* Task to carry out *
Every line of the following records that includes "cell" should be copied.

***** Information provided *****

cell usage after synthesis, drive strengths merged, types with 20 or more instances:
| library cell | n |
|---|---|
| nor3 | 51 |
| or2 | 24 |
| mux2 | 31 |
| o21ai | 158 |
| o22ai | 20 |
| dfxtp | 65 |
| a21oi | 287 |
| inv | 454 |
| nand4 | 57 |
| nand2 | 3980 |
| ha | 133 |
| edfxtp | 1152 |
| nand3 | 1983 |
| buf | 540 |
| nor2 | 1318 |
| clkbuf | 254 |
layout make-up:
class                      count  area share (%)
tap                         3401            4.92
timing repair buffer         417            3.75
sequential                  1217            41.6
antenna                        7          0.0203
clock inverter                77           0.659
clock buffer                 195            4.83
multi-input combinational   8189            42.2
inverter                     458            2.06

*****
***** Information provided *****

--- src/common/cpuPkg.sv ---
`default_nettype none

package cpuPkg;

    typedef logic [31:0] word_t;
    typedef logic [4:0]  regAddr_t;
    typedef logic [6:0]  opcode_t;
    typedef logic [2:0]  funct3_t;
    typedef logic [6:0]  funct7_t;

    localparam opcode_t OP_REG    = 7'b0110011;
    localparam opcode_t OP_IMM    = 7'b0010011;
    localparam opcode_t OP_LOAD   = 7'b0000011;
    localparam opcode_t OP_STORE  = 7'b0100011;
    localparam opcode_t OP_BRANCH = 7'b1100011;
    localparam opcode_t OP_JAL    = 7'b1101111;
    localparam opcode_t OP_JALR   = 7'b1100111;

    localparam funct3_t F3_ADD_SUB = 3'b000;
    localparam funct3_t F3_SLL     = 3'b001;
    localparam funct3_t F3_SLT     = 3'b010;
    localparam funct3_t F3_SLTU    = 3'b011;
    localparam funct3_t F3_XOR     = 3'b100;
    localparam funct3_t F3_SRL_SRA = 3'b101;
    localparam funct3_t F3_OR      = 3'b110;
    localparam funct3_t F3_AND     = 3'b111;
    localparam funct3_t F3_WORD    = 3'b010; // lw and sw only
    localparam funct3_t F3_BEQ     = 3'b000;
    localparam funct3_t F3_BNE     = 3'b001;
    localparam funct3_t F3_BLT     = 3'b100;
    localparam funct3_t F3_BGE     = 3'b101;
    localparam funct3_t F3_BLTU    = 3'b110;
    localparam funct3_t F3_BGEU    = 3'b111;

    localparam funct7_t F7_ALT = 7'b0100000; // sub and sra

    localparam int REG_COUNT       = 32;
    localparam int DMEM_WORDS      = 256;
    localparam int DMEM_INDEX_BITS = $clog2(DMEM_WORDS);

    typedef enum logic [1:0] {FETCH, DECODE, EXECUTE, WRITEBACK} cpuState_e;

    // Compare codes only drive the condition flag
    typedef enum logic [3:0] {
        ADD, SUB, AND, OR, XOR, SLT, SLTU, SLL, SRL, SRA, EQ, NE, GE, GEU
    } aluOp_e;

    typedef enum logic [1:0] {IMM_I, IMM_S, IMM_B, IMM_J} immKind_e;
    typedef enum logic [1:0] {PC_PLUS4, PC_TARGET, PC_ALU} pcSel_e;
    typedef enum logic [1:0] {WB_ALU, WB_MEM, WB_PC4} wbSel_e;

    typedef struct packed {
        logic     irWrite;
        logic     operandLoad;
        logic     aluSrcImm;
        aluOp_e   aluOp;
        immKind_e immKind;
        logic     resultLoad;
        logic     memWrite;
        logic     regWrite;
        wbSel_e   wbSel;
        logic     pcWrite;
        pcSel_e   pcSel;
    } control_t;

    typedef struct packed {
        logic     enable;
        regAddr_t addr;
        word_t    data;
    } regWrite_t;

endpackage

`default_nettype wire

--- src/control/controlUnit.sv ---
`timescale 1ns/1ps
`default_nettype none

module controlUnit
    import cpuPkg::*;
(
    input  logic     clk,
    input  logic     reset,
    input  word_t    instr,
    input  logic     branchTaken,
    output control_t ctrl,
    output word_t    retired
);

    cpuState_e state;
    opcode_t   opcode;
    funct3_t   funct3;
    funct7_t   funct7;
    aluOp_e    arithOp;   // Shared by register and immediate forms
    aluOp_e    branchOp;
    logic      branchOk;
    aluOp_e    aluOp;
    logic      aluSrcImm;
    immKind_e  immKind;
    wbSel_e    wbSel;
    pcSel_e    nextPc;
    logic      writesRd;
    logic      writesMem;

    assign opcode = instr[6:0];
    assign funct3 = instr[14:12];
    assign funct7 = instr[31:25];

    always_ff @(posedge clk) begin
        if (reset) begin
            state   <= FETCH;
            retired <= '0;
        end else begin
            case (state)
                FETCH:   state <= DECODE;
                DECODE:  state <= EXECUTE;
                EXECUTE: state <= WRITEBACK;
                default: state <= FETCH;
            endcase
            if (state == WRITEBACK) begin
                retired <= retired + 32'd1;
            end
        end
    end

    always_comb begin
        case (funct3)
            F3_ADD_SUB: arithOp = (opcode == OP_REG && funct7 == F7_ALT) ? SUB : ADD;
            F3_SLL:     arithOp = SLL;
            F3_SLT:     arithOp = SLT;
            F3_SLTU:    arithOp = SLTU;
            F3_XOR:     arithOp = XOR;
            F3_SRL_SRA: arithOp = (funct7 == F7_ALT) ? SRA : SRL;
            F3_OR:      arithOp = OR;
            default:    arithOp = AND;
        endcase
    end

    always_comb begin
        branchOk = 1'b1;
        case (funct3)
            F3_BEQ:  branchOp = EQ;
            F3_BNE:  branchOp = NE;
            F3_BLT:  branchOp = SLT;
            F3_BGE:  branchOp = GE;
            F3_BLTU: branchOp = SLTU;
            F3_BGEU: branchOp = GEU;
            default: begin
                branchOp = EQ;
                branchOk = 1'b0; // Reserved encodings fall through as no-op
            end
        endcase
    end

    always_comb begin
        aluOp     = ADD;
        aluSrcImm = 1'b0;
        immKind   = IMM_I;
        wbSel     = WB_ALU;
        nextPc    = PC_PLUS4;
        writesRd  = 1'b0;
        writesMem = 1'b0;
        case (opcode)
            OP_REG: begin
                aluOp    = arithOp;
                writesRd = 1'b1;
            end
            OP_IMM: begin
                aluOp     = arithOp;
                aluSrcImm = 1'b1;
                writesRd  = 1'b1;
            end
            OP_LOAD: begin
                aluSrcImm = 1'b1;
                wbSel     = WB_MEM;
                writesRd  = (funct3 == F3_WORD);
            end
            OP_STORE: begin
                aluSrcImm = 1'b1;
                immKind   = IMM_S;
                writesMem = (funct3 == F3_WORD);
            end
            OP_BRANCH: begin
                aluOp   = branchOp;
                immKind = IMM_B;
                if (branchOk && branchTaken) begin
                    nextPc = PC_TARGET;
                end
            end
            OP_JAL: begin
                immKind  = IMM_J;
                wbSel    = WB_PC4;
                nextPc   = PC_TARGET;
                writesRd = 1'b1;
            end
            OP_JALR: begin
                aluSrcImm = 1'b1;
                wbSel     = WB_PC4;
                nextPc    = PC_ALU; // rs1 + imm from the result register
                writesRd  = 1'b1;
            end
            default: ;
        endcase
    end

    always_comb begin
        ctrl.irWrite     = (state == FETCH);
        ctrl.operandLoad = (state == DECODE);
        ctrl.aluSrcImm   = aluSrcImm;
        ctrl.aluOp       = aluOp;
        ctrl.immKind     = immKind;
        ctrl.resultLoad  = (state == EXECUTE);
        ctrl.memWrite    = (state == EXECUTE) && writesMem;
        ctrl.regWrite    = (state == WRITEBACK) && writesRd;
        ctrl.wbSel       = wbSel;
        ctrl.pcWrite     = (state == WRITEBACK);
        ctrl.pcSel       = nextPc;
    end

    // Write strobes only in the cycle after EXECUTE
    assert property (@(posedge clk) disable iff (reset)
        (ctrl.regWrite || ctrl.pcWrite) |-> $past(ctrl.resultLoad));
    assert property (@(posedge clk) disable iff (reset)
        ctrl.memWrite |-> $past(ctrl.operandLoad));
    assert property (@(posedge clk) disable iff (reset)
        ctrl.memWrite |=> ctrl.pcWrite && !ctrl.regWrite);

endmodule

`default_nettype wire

*****
***** Information provided *****

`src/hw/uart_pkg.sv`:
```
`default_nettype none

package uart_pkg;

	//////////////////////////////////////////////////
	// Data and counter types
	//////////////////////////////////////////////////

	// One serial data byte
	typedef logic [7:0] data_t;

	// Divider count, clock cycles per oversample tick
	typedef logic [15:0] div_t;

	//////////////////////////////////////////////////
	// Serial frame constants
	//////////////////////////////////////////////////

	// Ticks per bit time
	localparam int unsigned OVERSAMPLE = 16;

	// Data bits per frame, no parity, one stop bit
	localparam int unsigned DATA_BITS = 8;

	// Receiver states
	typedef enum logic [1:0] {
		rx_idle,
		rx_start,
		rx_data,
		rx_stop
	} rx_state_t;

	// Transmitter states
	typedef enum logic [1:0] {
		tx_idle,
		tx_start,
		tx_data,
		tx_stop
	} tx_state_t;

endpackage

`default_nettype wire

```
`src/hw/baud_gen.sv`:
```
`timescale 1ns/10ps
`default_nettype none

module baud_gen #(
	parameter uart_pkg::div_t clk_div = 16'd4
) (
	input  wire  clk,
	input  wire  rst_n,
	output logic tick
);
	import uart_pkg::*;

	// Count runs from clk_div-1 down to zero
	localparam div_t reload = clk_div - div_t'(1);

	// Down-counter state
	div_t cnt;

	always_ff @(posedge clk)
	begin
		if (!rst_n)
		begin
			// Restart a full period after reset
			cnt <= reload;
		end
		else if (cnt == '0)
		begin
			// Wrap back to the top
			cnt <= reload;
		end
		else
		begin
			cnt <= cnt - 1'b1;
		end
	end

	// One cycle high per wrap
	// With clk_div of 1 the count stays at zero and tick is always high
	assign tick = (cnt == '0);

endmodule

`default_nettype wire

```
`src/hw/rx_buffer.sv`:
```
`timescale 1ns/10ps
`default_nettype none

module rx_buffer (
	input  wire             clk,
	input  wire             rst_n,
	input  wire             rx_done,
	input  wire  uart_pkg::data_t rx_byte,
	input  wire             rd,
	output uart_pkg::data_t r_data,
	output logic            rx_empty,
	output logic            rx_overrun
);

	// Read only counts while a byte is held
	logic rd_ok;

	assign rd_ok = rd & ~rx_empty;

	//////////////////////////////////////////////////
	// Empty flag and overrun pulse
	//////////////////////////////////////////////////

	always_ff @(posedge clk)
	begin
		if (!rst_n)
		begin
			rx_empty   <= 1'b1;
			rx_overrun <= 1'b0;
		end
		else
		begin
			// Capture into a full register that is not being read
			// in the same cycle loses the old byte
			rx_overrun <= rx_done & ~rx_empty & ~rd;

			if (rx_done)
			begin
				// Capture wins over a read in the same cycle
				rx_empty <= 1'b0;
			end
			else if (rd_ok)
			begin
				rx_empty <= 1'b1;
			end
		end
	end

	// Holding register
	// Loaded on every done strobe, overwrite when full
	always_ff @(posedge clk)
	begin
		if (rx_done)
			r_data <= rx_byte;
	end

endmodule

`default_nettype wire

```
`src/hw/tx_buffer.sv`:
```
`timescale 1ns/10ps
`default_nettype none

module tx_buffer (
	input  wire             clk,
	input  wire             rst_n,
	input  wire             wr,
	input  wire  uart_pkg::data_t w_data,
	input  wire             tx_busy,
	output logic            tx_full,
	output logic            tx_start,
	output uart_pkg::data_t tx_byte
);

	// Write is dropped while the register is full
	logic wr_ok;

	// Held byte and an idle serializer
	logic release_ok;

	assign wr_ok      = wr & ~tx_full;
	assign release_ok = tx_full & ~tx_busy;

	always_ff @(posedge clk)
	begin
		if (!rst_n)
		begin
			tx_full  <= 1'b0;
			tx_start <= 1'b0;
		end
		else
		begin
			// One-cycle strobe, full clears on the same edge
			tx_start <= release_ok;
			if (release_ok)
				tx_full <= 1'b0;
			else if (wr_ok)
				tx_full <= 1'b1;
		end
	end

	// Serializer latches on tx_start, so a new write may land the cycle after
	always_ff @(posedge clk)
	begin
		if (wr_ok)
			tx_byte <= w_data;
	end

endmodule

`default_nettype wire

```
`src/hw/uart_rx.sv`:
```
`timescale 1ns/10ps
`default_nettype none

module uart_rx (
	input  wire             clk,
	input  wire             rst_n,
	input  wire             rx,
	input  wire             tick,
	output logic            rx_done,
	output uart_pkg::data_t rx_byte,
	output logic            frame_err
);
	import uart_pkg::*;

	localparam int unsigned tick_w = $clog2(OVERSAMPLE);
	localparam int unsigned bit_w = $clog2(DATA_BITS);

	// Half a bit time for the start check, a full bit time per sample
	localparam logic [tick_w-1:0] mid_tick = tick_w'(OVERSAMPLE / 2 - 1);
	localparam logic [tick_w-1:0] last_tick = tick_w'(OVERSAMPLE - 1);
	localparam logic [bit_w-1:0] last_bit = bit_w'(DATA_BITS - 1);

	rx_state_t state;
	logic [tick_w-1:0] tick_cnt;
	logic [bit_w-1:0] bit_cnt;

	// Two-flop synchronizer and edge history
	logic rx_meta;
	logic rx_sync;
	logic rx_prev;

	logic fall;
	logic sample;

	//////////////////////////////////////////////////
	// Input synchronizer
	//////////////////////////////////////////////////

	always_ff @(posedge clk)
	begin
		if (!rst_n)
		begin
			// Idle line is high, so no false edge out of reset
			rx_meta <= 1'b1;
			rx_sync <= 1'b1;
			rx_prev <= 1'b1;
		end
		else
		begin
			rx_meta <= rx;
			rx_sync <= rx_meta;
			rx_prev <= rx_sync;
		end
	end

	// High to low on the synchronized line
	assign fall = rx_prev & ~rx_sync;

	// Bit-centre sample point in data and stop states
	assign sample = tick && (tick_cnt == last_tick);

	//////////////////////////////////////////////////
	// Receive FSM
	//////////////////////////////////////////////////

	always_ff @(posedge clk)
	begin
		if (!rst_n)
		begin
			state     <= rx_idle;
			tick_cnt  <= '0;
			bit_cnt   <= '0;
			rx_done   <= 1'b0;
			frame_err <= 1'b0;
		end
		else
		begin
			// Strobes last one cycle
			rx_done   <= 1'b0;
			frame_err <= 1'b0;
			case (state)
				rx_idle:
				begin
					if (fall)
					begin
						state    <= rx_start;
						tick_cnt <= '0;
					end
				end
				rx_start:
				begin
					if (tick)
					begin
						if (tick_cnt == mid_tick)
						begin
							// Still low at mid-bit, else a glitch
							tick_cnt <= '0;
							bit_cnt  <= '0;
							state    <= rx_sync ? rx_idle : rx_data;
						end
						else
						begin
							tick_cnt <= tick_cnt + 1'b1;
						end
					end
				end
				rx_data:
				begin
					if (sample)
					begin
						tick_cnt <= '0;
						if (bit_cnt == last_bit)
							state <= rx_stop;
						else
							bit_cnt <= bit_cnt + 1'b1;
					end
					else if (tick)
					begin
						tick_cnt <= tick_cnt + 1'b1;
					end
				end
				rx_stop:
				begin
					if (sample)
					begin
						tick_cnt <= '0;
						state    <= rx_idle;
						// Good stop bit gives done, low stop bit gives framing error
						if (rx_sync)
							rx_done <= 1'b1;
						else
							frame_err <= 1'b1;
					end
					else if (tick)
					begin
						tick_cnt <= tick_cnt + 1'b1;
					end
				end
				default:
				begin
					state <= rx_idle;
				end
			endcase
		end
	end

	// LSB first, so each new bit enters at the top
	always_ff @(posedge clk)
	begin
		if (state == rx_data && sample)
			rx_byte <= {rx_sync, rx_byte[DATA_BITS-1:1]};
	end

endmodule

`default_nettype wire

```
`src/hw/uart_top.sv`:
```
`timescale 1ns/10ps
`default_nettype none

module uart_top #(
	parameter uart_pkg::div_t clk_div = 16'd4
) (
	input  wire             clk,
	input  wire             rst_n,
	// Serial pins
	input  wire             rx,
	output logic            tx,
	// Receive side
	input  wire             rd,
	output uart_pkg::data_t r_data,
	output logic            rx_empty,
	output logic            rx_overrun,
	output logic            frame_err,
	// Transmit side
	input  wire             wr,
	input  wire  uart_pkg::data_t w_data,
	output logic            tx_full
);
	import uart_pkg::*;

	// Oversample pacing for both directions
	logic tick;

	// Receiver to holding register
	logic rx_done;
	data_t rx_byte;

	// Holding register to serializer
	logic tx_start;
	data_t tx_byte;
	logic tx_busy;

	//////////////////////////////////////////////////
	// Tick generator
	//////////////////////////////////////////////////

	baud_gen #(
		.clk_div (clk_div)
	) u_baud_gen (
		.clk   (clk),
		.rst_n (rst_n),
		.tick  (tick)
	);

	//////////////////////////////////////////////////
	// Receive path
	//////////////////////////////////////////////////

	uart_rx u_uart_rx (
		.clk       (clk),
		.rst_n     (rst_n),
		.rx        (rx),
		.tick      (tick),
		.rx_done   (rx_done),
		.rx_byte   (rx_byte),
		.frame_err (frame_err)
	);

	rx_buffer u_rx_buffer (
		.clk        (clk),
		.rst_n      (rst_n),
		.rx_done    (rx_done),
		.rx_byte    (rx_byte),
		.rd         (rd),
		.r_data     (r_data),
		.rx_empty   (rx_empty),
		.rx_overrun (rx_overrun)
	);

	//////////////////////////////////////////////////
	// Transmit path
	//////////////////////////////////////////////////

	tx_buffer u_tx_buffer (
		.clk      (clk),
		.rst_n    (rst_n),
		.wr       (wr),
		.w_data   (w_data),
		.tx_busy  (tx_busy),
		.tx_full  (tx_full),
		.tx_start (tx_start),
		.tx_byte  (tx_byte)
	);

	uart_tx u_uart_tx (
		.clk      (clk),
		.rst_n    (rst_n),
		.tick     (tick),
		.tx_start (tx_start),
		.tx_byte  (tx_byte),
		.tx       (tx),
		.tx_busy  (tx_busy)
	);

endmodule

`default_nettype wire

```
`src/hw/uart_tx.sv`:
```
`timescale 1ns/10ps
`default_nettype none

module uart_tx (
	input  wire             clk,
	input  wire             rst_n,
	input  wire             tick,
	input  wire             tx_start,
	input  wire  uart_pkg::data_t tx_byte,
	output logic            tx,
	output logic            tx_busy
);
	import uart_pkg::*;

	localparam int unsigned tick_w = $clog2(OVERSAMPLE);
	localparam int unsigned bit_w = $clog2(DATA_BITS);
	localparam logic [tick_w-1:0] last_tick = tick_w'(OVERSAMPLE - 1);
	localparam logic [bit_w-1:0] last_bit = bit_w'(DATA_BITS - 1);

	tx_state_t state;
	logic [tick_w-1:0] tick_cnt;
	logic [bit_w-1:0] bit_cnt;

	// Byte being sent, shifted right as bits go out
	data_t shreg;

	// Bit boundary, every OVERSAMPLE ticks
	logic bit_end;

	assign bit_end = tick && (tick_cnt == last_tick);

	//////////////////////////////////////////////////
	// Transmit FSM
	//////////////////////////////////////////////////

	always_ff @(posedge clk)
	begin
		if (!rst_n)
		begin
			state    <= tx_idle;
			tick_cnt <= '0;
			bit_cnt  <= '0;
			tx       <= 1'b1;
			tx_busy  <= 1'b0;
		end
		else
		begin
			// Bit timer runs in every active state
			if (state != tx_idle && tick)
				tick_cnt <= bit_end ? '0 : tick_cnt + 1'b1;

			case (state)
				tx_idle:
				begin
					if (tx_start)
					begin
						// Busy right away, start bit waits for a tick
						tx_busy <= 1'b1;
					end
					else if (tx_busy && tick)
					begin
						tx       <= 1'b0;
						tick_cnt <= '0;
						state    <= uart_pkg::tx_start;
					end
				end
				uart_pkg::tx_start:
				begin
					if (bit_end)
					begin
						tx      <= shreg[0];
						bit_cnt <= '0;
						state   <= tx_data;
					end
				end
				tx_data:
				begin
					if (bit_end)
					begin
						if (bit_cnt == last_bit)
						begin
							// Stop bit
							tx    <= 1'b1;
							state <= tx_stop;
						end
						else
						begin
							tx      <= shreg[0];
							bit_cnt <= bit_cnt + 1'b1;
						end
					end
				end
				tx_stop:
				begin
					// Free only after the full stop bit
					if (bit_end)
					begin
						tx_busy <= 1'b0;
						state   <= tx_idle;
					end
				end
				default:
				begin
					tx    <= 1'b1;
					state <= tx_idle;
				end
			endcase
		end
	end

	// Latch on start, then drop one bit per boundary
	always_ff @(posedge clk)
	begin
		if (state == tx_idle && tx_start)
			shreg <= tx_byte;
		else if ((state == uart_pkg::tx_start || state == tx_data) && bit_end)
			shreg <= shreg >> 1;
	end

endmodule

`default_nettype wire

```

*****

* Solved problem *
cell usage after synthesis, drive strengths merged, types with 20 or more instances:
| library cell | n |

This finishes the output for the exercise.